To see first hand how the KAMRA Inlay works we took our cameras inside the operating room as Blanchard had the device implanted into one eye.
 
Doctor's say that's all it takes.

"You place it in the non dominate eye and it gives you and it gives you reading vision but it does not compromise the distance vision so your eyes are still working together for distance," said Williamson.  

After about 20 minutes the procedure was over; quick, and according to doctors, relatively painless.

The post-op recovery is less than 24 hours.

But there are side affects to this reversible procedure which include the most common, dry eye. Another side affect is inflammation. As with any surgery patients also risk possible infection. 

For many however, the risks are outweighed by the reward and the feeling of saying goodbye to glasses!
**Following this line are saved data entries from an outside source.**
`config.mk`:
```
export PLATFORM = sky130hd
export DESIGN_NAME = bank_rowbuf_seq
export DESIGN_NICKNAME = d
export VERILOG_FILES = /design/src/rtl/bank_seq_pkg.sv /design/src/rtl/bank_gap_timer.sv /design/src/rtl/bank_row_match.sv /design/src/rtl/bank_rowbuf_seq.sv
export SDC_FILE = /design/constraint.sdc
export NUM_CORES = 1
export LEC_CHECK = 0
export BUFFER_PORTS_ARGS = -buffer_cell sky130_fd_sc_hd__buf_2
export CAP_MARGIN = 40
export CORE_MARGIN = 3
export CORE_UTILIZATION = 50
export DETAILED_ROUTE_END_ITERATION = 8
export MAX_ROUTING_LAYER = met4
export PLACE_DENSITY = 0.77
export SETUP_SLACK_MARGIN = 0.02
export SYNTH_ARGS = -nofsm -noshare
export SYNTH_HDL_FRONTEND = slang
export SYNTH_SLANG_ARGS = --single-unit
```
`constraint.sdc`:
```
create_clock -name clk -period 2.6 [get_ports clk]
set_input_delay 0.52 -clock clk [delete_from_list [all_inputs] [get_ports clk]]
set_output_delay 0.52 -clock clk [all_outputs]
set_load 0.02 [all_outputs]
```
`src/rtl/bank_seq_pkg.sv`:
```
package bank_seq_pkg;

    typedef enum logic [2:0] {
        CMD_NOP = 3'd0,
        CMD_ACT = 3'd1,
        CMD_RD  = 3'd2,
        CMD_WR  = 3'd3,
        CMD_PRE = 3'd4
    } bank_cmd_e;

    typedef enum logic [1:0] {
        ACC_NONE     = 2'd0,
        ACC_HIT      = 2'd1,
        ACC_EMPTY    = 2'd2,
        ACC_CONFLICT = 2'd3
    } acc_kind_e;

    typedef enum logic [2:0] {
        ST_IDLE,
        ST_PRE,
        ST_ACT,
        ST_COL,
        ST_CPRE
    } seq_state_e;

    // Indices into the gap-timer vector.
    localparam int TMR_RCD = 0;
    localparam int TMR_RP  = 1;
    localparam int TMR_RC  = 2;
    localparam int TMR_WTR = 3;
    localparam int TMR_N   = 4;

endpackage

```
`src/rtl/bank_gap_timer.sv`:
```
module bank_gap_timer #(
    parameter int GAP = 2
) (
    input  logic clk,
    input  logic rst_n,
    input  logic start,
    output logic done
);
    localparam int W = (GAP > 1) ? $clog2(GAP) : 1;
    localparam logic [W-1:0] LOAD = W'(GAP - 1);

    logic [W-1:0] cnt_d, cnt_q;

    always_comb begin
        if (start)
            cnt_d = LOAD;
        else if (cnt_q != '0)
            cnt_d = cnt_q - 1'b1;
        else
            cnt_d = cnt_q;
    end

    always_ff @(posedge clk) begin
        if (!rst_n)
            cnt_q <= '0;
        else
            cnt_q <= cnt_d;
    end

    assign done = (cnt_q == '0);

    AST_TMR_HOLDS_AFTER_START: assert property (@(posedge clk) disable iff (!rst_n)
        start |=> ((GAP == 1) || !done));

endmodule

```
`src/rtl/bank_row_match.sv`:
```
module bank_row_match
    import bank_seq_pkg::*;
#(
    parameter int ROW_W = 4
) (
    input  logic             is_open,
    input  logic [ROW_W-1:0] open_row,
    input  logic [ROW_W-1:0] want_row,
    output acc_kind_e        kind
);
    always_comb begin
        if (!is_open)
            kind = ACC_EMPTY;
        else if (open_row == want_row)
            kind = ACC_HIT;
        else
            kind = ACC_CONFLICT;
    end
endmodule

```
`src/rtl/bank_rowbuf_seq.sv`:
```
module bank_rowbuf_seq
    import bank_seq_pkg::*;
#(
    parameter int ROW_W    = 4,
    parameter int COL_W    = 3,
    parameter int T_RCD    = 2,
    parameter int T_RP     = 2,
    parameter int T_RC     = 7,
    parameter int T_WTR    = 4,
    parameter int OPEN_ROW = 1
) (
    input  logic             clk,
    input  logic             rst_n,
    input  logic             req_valid,
    output logic             req_ready,
    input  logic             req_write,
    input  logic [ROW_W-1:0] req_row,
    input  logic [COL_W-1:0] req_col,
    input  logic             keep_row,
    output logic [2:0]       cmd_code,
    output logic [ROW_W-1:0] cmd_row,
    output logic [COL_W-1:0] cmd_col,
    output logic [1:0]       acc_kind
);
    localparam int GAPS [TMR_N] = '{T_RCD, T_RP, T_RC, T_WTR};

    typedef struct packed {
        seq_state_e       st;
        logic             open;
        logic [ROW_W-1:0] row;
        logic [ROW_W-1:0] p_row;
        logic [COL_W-1:0] p_col;
        logic             p_wr;
    } bank_regs_t;

    bank_regs_t r_d, r_q;
    bank_cmd_e  cmd;
    acc_kind_e  match_kind;
    logic [TMR_N-1:0] tmr_start, tmr_done;
    logic close_after;
    logic accept;

    bank_row_match #(.ROW_W(ROW_W)) u_match (
        .is_open (r_q.open),
        .open_row(r_q.row),
        .want_row(req_row),
        .kind    (match_kind)
    );

    for (genvar g = 0; g < TMR_N; g++) begin : g_tmr
        bank_gap_timer #(.GAP(GAPS[g])) u_tmr (
            .clk  (clk),
            .rst_n(rst_n),
            .start(tmr_start[g]),
            .done (tmr_done[g])
        );
    end

    // Policy choice: whether the row is closed after a column command.
    if (OPEN_ROW != 0) begin : g_open_policy
        assign close_after = keep_row & 1'b0;
    end else begin : g_closed_policy
        assign close_after = !keep_row;
    end

    always_comb begin
        r_d       = r_q;
        cmd       = CMD_NOP;
        tmr_start = '0;
        req_ready = (r_q.st == ST_IDLE);
        accept    = req_valid && req_ready;
        acc_kind  = accept ? match_kind : ACC_NONE;
        cmd_row   = r_q.p_row;
        cmd_col   = r_q.p_col;

        unique case (r_q.st)
            ST_IDLE: begin
                if (accept) begin
                    r_d.p_row = req_row;
                    r_d.p_col = req_col;
                    r_d.p_wr  = req_write;
                    unique case (match_kind)
                        ACC_HIT:   r_d.st = ST_COL;
                        ACC_EMPTY: r_d.st = ST_ACT;
                        default:   r_d.st = ST_PRE;
                    endcase
                end
            end
            ST_PRE: begin
                cmd                = CMD_PRE;
                cmd_row            = r_q.row;
                r_d.open           = 1'b0;
                tmr_start[TMR_RP]  = 1'b1;
                r_d.st             = ST_ACT;
            end
            ST_ACT: begin
                if (tmr_done[TMR_RP] && tmr_done[TMR_RC]) begin
                    cmd                = CMD_ACT;
                    r_d.open           = 1'b1;
                    r_d.row            = r_q.p_row;
                    tmr_start[TMR_RCD] = 1'b1;
                    tmr_start[TMR_RC]  = 1'b1;
                    r_d.st             = ST_COL;
                end
            end
            ST_COL: begin
                if (tmr_done[TMR_RCD] && (r_q.p_wr || tmr_done[TMR_WTR])) begin
                    cmd                = r_q.p_wr ? CMD_WR : CMD_RD;
                    tmr_start[TMR_WTR] = r_q.p_wr;
                    r_d.st             = close_after ? ST_CPRE : ST_IDLE;
                end
            end
            ST_CPRE: begin
                cmd               = CMD_PRE;
                cmd_row           = r_q.row;
                r_d.open          = 1'b0;
                tmr_start[TMR_RP] = 1'b1;
                r_d.st            = ST_IDLE;
            end
            default: r_d.st = ST_IDLE;
        endcase
    end

    always_ff @(posedge clk) begin
        if (!rst_n) begin
            r_q.st    <= ST_IDLE;
            r_q.open  <= 1'b0;
            r_q.row   <= '0;
            r_q.p_row <= '0;
            r_q.p_col <= '0;
            r_q.p_wr  <= 1'b0;
        end else begin
            r_q <= r_d;
        end
    end

    assign cmd_code = cmd;

    // ---------------------------------------------------------------
    // Checker: cycles elapsed since the last command of each kind.
    // ---------------------------------------------------------------
    localparam int GM1  = (T_RC > T_WTR) ? T_RC : T_WTR;
    localparam int GM2  = (T_RCD > T_RP) ? T_RCD : T_RP;
    localparam int GMAX = (GM1 > GM2) ? GM1 : GM2;
    localparam int SW   = $clog2(GMAX + 1) + 1;
    localparam logic [SW-1:0] SAT = SW'(GMAX);

    logic [SW-1:0] since_act, since_pre, since_wr;
    logic is_col;
    assign is_col = (cmd == CMD_RD) || (cmd == CMD_WR);

    always_ff @(posedge clk) begin
        if (!rst_n) begin
            since_act <= SAT;
            since_pre <= SAT;
            since_wr  <= SAT;
        end else begin
            if (cmd == CMD_ACT)       since_act <= SW'(1);
            else if (since_act < SAT) since_act <= since_act + 1'b1;
            if (cmd == CMD_PRE)       since_pre <= SW'(1);
            else if (since_pre < SAT) since_pre <= since_pre + 1'b1;
            if (cmd == CMD_WR)        since_wr  <= SW'(1);
            else if (since_wr < SAT)  since_wr  <= since_wr + 1'b1;
        end
    end

    AST_ACT_SPACING: assert property (@(posedge clk) disable iff (!rst_n)
        (cmd == CMD_ACT) |-> (since_act >= SW'(T_RC)));
    AST_RD_AFTER_WR: assert property (@(posedge clk) disable iff (!rst_n)
        (cmd == CMD_RD) |-> (since_wr >= SW'(T_WTR)));
    AST_COL_AFTER_ACT: assert property (@(posedge clk) disable iff (!rst_n)
        is_col |-> (since_act >= SW'(T_RCD)));
    AST_ACT_AFTER_PRE: assert property (@(posedge clk) disable iff (!rst_n)
        (cmd == CMD_ACT) |-> (since_pre >= SW'(T_RP)));
    AST_BUSY_NOT_READY: assert property (@(posedge clk) disable iff (!rst_n)
        (cmd != CMD_NOP) |-> !req_ready);
    AST_HIT_NO_ROWCMD: assert property (@(posedge clk) disable iff (!rst_n)
        (acc_kind == ACC_HIT) |=> (cmd != CMD_ACT && cmd != CMD_PRE));
    AST_CONFLICT_PRE_FIRST: assert property (@(posedge clk) disable iff (!rst_n)
        (acc_kind == ACC_CONFLICT) |=> (cmd == CMD_PRE));

endmodule

```
==> results of run 1 <==
==> stage by stage <==
step	cell area, um2	worst slack (ns)	cells	hold WS [ns]
after floorplan	1140	0.345	133	0.437
after global placement	1240	0.545	175	0.440
after detailed placement	1240	0.489	175	0.449
after CTS	1270	0.246	178	0.439
after global routing	1270	0.0245	178	0.450
final	1270	0.261	178	0.447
"I do know where one pair is in my nightstand beside my bed, other than that they are not in my purse anymore or any of that. Have not put a pair on since the surgery," said Albritton. 

Another thing not to lose sight of; the cost. The KAMRA Inlay carries a $4,000 price tag and right now it isn't covered by insurance.

Right now the team at Haik Humble is the only in Louisiana certified to implant the KAMRA Inlay which the FDA approved in 2015.